**Collected data**
* * *
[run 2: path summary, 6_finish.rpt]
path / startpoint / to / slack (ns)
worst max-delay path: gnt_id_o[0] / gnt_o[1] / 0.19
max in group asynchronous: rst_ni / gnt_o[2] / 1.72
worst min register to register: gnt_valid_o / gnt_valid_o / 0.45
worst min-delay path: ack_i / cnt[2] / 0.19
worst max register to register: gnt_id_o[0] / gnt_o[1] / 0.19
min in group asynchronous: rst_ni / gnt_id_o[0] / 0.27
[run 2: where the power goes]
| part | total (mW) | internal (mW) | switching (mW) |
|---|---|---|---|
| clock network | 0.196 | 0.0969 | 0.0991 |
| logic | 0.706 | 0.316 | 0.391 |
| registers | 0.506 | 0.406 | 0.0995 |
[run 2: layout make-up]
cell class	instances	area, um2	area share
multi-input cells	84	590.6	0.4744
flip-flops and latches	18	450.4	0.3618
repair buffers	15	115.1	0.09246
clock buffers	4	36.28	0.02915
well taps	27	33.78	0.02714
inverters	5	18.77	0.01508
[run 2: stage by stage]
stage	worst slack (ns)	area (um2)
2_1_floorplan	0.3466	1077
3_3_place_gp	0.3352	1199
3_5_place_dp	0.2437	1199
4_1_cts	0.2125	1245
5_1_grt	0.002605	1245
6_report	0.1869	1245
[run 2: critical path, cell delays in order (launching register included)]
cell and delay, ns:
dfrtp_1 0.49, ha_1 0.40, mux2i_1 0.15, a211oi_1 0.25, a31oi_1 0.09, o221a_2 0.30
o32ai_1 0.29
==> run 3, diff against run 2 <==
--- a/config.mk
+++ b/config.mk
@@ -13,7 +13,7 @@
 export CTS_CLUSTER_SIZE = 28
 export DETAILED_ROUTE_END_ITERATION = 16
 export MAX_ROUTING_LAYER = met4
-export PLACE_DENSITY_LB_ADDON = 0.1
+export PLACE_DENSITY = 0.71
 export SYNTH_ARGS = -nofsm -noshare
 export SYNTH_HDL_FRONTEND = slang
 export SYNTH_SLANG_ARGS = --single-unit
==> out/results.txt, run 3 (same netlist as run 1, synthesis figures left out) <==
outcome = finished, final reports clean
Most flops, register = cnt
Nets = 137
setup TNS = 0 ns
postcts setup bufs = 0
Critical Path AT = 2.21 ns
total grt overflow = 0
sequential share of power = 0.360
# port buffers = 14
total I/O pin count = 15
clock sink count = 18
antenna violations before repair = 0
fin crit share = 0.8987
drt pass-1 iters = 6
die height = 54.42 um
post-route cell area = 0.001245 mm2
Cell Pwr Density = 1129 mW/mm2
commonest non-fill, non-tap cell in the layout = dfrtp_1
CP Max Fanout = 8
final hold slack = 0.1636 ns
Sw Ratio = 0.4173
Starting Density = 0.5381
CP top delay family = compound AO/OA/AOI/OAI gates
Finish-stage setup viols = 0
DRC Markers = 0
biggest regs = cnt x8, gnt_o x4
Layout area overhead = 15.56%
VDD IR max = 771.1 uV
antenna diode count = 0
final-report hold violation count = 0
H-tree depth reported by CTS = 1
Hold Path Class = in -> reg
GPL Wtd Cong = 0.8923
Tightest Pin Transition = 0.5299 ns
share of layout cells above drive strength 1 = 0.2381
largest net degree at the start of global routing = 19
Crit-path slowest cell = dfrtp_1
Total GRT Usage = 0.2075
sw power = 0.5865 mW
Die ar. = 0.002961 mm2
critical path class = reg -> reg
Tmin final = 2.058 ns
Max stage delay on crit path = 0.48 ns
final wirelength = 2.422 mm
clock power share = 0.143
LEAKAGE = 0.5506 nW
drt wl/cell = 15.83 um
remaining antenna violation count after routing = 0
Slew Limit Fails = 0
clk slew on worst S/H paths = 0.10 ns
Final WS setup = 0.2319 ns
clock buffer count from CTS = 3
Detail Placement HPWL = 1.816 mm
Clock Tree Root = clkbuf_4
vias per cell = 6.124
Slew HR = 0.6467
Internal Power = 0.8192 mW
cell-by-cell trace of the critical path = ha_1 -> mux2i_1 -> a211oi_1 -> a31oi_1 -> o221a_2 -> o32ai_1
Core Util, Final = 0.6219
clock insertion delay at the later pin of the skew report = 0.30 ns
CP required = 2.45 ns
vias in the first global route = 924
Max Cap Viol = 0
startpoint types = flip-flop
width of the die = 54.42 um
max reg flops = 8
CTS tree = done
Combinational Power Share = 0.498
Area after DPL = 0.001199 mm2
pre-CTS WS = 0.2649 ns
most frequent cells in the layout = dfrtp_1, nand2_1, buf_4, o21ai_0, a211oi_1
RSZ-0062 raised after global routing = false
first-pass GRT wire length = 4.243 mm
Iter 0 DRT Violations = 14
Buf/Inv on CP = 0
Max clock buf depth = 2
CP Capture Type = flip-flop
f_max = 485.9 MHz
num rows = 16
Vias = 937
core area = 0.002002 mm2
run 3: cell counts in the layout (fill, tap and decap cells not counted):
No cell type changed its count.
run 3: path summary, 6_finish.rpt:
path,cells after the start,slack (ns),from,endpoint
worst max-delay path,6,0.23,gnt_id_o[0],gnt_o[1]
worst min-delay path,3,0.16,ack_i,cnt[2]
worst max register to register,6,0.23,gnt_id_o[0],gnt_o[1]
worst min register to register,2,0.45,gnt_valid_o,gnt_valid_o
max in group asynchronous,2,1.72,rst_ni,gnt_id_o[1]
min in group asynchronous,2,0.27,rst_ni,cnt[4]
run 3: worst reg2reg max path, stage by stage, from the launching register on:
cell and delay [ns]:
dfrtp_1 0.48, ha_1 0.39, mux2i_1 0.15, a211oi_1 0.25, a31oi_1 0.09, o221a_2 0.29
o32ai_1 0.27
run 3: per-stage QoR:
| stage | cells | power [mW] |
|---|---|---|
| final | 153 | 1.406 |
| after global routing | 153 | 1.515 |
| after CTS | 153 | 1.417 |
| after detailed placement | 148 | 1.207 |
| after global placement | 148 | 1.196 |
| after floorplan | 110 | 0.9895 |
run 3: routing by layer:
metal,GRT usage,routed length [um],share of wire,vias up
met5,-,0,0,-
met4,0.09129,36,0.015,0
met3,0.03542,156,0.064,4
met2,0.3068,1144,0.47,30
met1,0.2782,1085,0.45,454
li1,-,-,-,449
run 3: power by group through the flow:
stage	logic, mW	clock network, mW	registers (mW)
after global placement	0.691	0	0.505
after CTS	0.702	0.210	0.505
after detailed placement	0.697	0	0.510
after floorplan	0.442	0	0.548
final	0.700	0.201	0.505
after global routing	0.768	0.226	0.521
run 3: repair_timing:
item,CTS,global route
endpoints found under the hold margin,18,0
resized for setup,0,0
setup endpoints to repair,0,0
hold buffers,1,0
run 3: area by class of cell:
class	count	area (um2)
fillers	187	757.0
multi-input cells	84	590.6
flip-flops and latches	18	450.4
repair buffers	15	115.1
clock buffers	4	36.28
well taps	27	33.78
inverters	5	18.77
## src/rtl/cpu_types_pkg.sv

```systemverilog
// Shared CPU types: data word, memory-controller FSM states, func3 encodings and size helpers.
package cpu_types_pkg;
  typedef logic [31:0] word_t;

  localparam int NUM_LANES = 4;
  localparam int VEC_W     = 8;

  localparam logic [2:0] LB  = 3'b000;
  localparam logic [2:0] LH  = 3'b001;
  localparam logic [2:0] LW  = 3'b010;
  localparam logic [2:0] LBU = 3'b100;
  localparam logic [2:0] LHU = 3'b101;
  localparam logic [2:0] SB  = 3'b000;
  localparam logic [2:0] SH  = 3'b001;
  localparam logic [2:0] SW  = 3'b010;

  typedef enum logic [2:0] {IDLE, ACCESS, RMW_RD, RMW_WR, MISAL} memctl_state_t;
  typedef enum logic [1:0] {SZ_B, SZ_H, SZ_W} mem_size_t;

  typedef struct packed {
    logic [2:0] func3;
    logic [1:0] off;
    logic       wr;
  } mem_req_t;

  // Unlisted func3 encodings fall through to word size.
  function automatic mem_size_t size_of(input logic [2:0] f3);
    case (f3)
      LB, LBU: size_of = SZ_B;
      LH, LHU: size_of = SZ_H;
      default: size_of = SZ_W;
    endcase
  endfunction

  function automatic logic misaligned(input logic [2:0] f3, input logic [1:0] off);
    case (size_of(f3))
      SZ_H:    misaligned = off[0];
      SZ_W:    misaligned = |off;
      default: misaligned = 1'b0;
    endcase
  endfunction
endpackage

```

## src/rtl/mem_lane_align.sv

```systemverilog
// Combinational byte-lane logic: load extract/extend and sub-word store merge into a read word.
module mem_lane_align
  import cpu_types_pkg::*;
(
  input  word_t       rdata,
  input  word_t       wdata,
  input  logic [1:0]  off,
  input  logic [2:0]  func3,
  output word_t       load_ext,
  output word_t       merged
);
  logic [NUM_LANES-1:0][VEC_W-1:0] rd_l, wr_l, mg_l;
  mem_size_t   sz;
  logic        sgn;
  logic [7:0]  byte_v;
  logic [15:0] half_v;

  assign rd_l   = rdata;
  assign wr_l   = wdata;
  assign sz     = size_of(func3);
  assign sgn    = ~func3[2];
  assign byte_v = rd_l[off];
  assign half_v = off[1] ? rdata[31:16] : rdata[15:0];

  always_comb begin
    case (sz)
      SZ_B:    load_ext = {{24{sgn & byte_v[7]}}, byte_v};
      SZ_H:    load_ext = {{16{sgn & half_v[15]}}, half_v};
      default: load_ext = rdata;
    endcase
  end

  // Sub-word store data sits in the low lanes of rs2 and is steered to the addressed lanes.
  for (genvar k = 0; k < NUM_LANES; k++) begin : g_lane
    localparam logic [1:0] K  = 2'(k);
    localparam int         HK = k % 2;
    logic hit;
    always_comb begin
      case (sz)
        SZ_B:    hit = (off == K);
        SZ_H:    hit = (off[1] == K[1]);
        default: hit = 1'b1;
      endcase
    end
    assign mg_l[k] = !hit        ? rd_l[k] :
                     (sz == SZ_B) ? wr_l[0] :
                     (sz == SZ_H) ? wr_l[HK] : wr_l[k];
  end

  assign merged = mg_l;
endmodule

```

## src/rtl/mem_req_ctrl.sv

```systemverilog
// MEM-stage dcache request controller: word-aligned requests, RMW sub-word stores, load extend.
// Optional LR/SC reservation support is built when MEM_ATOMIC_EN is defined.
module mem_req_ctrl
  import cpu_types_pkg::*;
#(
  parameter int TIMEOUT_W = 8
) (
  input  logic        CLK,
  input  logic        nRST,
  input  logic        dREN_i,
  input  logic        dWEN_i,
  input  logic [31:0] addr_i,
  input  logic [31:0] store_i,
  input  logic [2:0]  func3_i,
  input  logic        atomic_i,
  input  logic        dhit,
  input  logic [31:0] dmemload,
  output logic        dmemREN,
  output logic        dmemWEN,
  output logic [31:0] dmemaddr,
  output logic [31:0] dmemstore,
  output logic        dhit_o,
  output logic        busy_o,
  output logic [31:0] load_o,
  output logic        misalign_o,
  output logic        timeout_o
);
  memctl_state_t        state, state_n;
  mem_req_t             req_q;
  logic                 hold_q, scfail_q;
  logic [TIMEOUT_W-1:0] wait_cnt;
  word_t                ext_w, merged_w;
  logic                 req_v, mis_w, sc_fail_w;
  mem_size_t            sz_i;

  // dmemstore holds rs2 during RMW_RD, so it doubles as the merge source.
  mem_lane_align u_align (
    .rdata    (dmemload),
    .wdata    (dmemstore),
    .off      (req_q.off),
    .func3    (req_q.func3),
    .load_ext (ext_w),
    .merged   (merged_w)
  );

  // The latch drops its request on the edge after dhit_o, so that cycle is ignored.
  assign req_v  = (dREN_i | dWEN_i) & ~hold_q;
  assign mis_w  = misaligned(func3_i, addr_i[1:0]);
  assign sz_i   = size_of(func3_i);
  assign busy_o = (dREN_i | dWEN_i) & ~dhit_o;

`ifdef MEM_ATOMIC_EN
  logic        resv_v, lr_q, resv_hit;
  logic [29:0] resv_a;

  assign resv_hit  = resv_v & (resv_a == addr_i[31:2]);
  assign sc_fail_w = dWEN_i & atomic_i & ~resv_hit;

  always_ff @(posedge CLK or negedge nRST) begin
    if (!nRST) begin
      resv_v <= 1'b0;
      resv_a <= '0;
      lr_q   <= 1'b0;
    end else if (state == IDLE && req_v) begin
      lr_q <= ~dWEN_i & atomic_i;
      if (dWEN_i & (atomic_i | resv_hit)) resv_v <= 1'b0;
    end else if (state == ACCESS && dhit && lr_q) begin
      resv_v <= 1'b1;
      resv_a <= dmemaddr[31:2];
    end
  end
`else
  logic unused_atomic;
  assign unused_atomic = atomic_i;
  assign sc_fail_w     = 1'b0;
`endif

  always_ff @(posedge CLK or negedge nRST) begin
    if (!nRST) state <= IDLE;
    else       state <= state_n;
  end

  always_comb begin
    state_n    = state;
    dmemREN    = 1'b0;
    dmemWEN    = 1'b0;
    dhit_o     = 1'b0;
    misalign_o = 1'b0;
    load_o     = '0;
    case (state)
      IDLE: begin
        if (req_v) begin
          if (mis_w || sc_fail_w)            state_n = MISAL;
          else if (!dWEN_i || sz_i == SZ_W)  state_n = ACCESS;
          else                               state_n = RMW_RD;
        end
      end
      ACCESS: begin
        dmemREN = ~req_q.wr;
        dmemWEN = req_q.wr;
        if (dhit) begin
          dhit_o  = 1'b1;
          state_n = IDLE;
          if (!req_q.wr) load_o = ext_w;
        end
      end
      RMW_RD: begin
        dmemREN = 1'b1;
        if (dhit) state_n = RMW_WR;
      end
      RMW_WR: begin
        dmemWEN = 1'b1;
        if (dhit) begin
          dhit_o  = 1'b1;
          state_n = IDLE;
        end
      end
      MISAL: begin
        // Shared by misaligned drops and failed SC; only the latter reports load_o=1.
        dhit_o     = 1'b1;
        misalign_o = ~scfail_q;
        load_o     = {31'b0, scfail_q};
        state_n    = IDLE;
      end
      default: state_n = IDLE;
    endcase
  end

  always_ff @(posedge CLK or negedge nRST) begin
    if (!nRST) begin
      req_q     <= '0;
      dmemaddr  <= '0;
      dmemstore <= '0;
      hold_q    <= 1'b0;
      scfail_q  <= 1'b0;
      wait_cnt  <= '0;
      timeout_o <= 1'b0;
    end else begin
      hold_q <= dhit_o;
      if (state == IDLE && req_v) begin
        req_q     <= '{func3: func3_i, off: addr_i[1:0], wr: dWEN_i};
        dmemaddr  <= {addr_i[31:2], 2'b00};
        dmemstore <= store_i;
        scfail_q  <= ~mis_w & sc_fail_w;
      end else if (state == RMW_RD && dhit) begin
        dmemstore <= merged_w;
      end
      if (state inside {ACCESS, RMW_RD, RMW_WR}) begin
        if (dhit)                 wait_cnt <= '0;
        else if (wait_cnt != '1)  wait_cnt <= wait_cnt + TIMEOUT_W'(1);
        if (&wait_cnt)            timeout_o <= 1'b1;
      end
    end
  end
endmodule
```

## config.mk

```make
export PLATFORM = sky130hd
export DESIGN_NAME = mem_req_ctrl
export DESIGN_NICKNAME = d
export VERILOG_FILES = /design/src/rtl/cpu_types_pkg.sv /design/src/rtl/mem_lane_align.sv /design/src/rtl/mem_req_ctrl.sv
export SDC_FILE = /design/constraint.sdc
export NUM_CORES = 1
export LEC_CHECK = 0
export CAP_MARGIN = 10
export CELL_PAD_IN_SITES_DETAIL_PLACEMENT = 1
export CELL_PAD_IN_SITES_GLOBAL_PLACEMENT = 1
export CORE_ASPECT_RATIO = 0.5
export CORE_MARGIN = 2
export CORE_UTILIZATION = 36
export CTS_BUF_LIST = sky130_fd_sc_hd__clkbuf_4 sky130_fd_sc_hd__clkbuf_8
export DETAILED_ROUTE_END_ITERATION = 10
export PLACE_DENSITY = 0.92
export SYNTH_ARGS = -nofsm -noshare
export SYNTH_HDL_FRONTEND = slang
export SYNTH_HIERARCHICAL = 1
export SYNTH_SLANG_ARGS = --single-unit
export TNS_END_PERCENT = 1
```

## constraint.sdc

```tcl
create_clock -name CLK -period 2.4 [get_ports CLK]
set_input_delay 0.6 -clock CLK [delete_from_list [all_inputs] [get_ports CLK]]
set_output_delay 0.6 -clock CLK [all_outputs]
set_load 0.01 [all_outputs]
```

Word level (Yosys, flattened, before mapping)

Index checks and enable logic that the tools add are counted.

Reduce and logical (&&, ||, !) cells: 25
Muxes and demuxes: 38
Order comparisons: 1
Bitwise logic cells: 10
Eq/ne operators: 24
Add/sub/neg operators: 1

Operator list:

| operator              | count |
|---|---|
| $mux W32              | 5 |
| $mux W8               | 12 |
| $pmux W32 S2          | 1 |
| $bmux W8 S2           | 1 |
| $mux W16              | 1 |
| $pmux W1 S2           | 8 |
| $eq A3 B3 Y1 const B  | 5 |
| $mux W3               | 4 |
| $reduce_or A2 Y1      | 6 |
| $reduce_and A2 Y1     | 5 |
| $eq A3 B1 Y1 const B  | 3 |
| $logic_not A3 Y1      | 3 |
| $pmux W3 S3           | 1 |
| $reduce_and A9 Y1     | 1 |
| $add A8 B1 Y8 const B | 1 |
| $ne A4 B4 Y1 const B  | 2 |
| $ne A8 B8 Y1 const B  | 1 |
| $pmux W2 S2           | 2 |
| $eq A2 B1 Y1 const B  | 3 |
| $eq A2 B2 Y1 const B  | 3 |
| $eq A3 B2 Y1 const B  | 2 |
| $ne A2 B2 Y1 const B  | 3 |
| $not A1 Y1            | 5 |
| $and A1 B1 Y1         | 4 |
| 13 further kinds      | 17 |

Output and inout port bits: 102
Register bits: 81
Logic and storage cells: 111
Bits of input ports: 105

Logic depth before layout (Yosys ltp)

Depth in word-level cells: 9
Depth in mapped cells: 8
Depth with buffers taken out: 5

By module

The synthesis kept the hierarchy.

Modules (own cells, without submodules):

| module         | instances | sequential area each (um2) | area each (um2) | cells each |
|---|---|---|---|---|
| mem_req_ctrl   | 1         | 2,026.9                    | 4,199.0         | 313 |
| mem_lane_align | 1         | 0.0                        | 1,604.0         | 207 |

Least setup slack after synthesis

Ideal clock, no wire load.

Path kind: input to output
From: in dmemload[15]
To: out load_o[15]
Slack: 0.213 ns
Data arrival time: 1.587 ns
Path buffers: 0
Stages: 4
Required time: 1.800 ns
Path through: mux2_2 a32oi_1 a21oi_1 and2_1

Cells in the longest elaborated chain, start to end: 7
Elaborated cells on any way between the ends: 8
Those cells by class: 7 x mux; 1 x bitwise

Ends and longest elaborated chain:

| item                          | RTL line             | source |
|---|---|---|
| start, declared               | mem_req_ctrl.sv:17   | `input logic [31:0] dmemload,` |
| $bmux W8 S2                   | mem_lane_align.sv:22 | `assign byte_v = rd_l[off];` |
| $mux W8 (implied by the code) | mem_lane_align.sv:22 |  |
| $and A1 B1 Y1                 | mem_lane_align.sv:27 | `SZ_B: load_ext = {{24{sgn & byte_v[7]}}, byte_v};` |
| $pmux W32 S2 (*)              | mem_lane_align.sv:26 | `case (sz)` |
| net ext_w[15]                 | mem_req_ctrl.sv:32   | `word_t ext_w, merged_w;` |
| $mux W32 (*)                  | mem_req_ctrl.sv:104  | `if (!req_q.wr) load_o = ext_w;` |
| $mux W32 (*)                  | mem_req_ctrl.sv:101  | `if (dhit) begin` |
| $mux W32 (*)                  | mem_req_ctrl.sv:90   | `case (state)` |
| end, declared                 | mem_req_ctrl.sv:24   | `output logic [31:0] load_o,` |

Mark *: on every way through the listed nets, which the timed path passes. The rest lies on a longest branch. The select of a mux whose other input is x is not followed.

Worst setup path after layout

From: reg req_q[1] in the netlist's numbering
To: out load_o[18]

Cells in the longest elaborated chain, start to end: 7

Ends and longest elaborated chain:

| item                          | RTL line             | source |
|---|---|---|
| start, declared               | mem_req_ctrl.sv:29   | `mem_req_t req_q;` |
| start signal, assigned        | mem_req_ctrl.sv:141  | `req_q <= '{func3: func3_i, off: addr_i[1:0], wr: dWEN_i};` |
| $bmux W8 S2                   | mem_lane_align.sv:22 |  |
| $mux W8 (implied by the code) | mem_lane_align.sv:22 |  |
| $and A1 B1 Y1                 | mem_lane_align.sv:27 |  |
| $pmux W32 S2                  | mem_lane_align.sv:26 |  |
| net ext_w[18]                 | mem_req_ctrl.sv:32   |  |
| $mux W32                      | mem_req_ctrl.sv:104  |  |
| $mux W32                      | mem_req_ctrl.sv:101  |  |
| $mux W32                      | mem_req_ctrl.sv:90   |  |

The timed path passes the listed nets, and every way through them passes these cells. The select of a mux whose other input is x is not followed.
* * *
**EXERCISE**
Line count for the string "launching": state how many lines in the data contain it, and output nothing else.

**COMPLETED EXERCISE**
2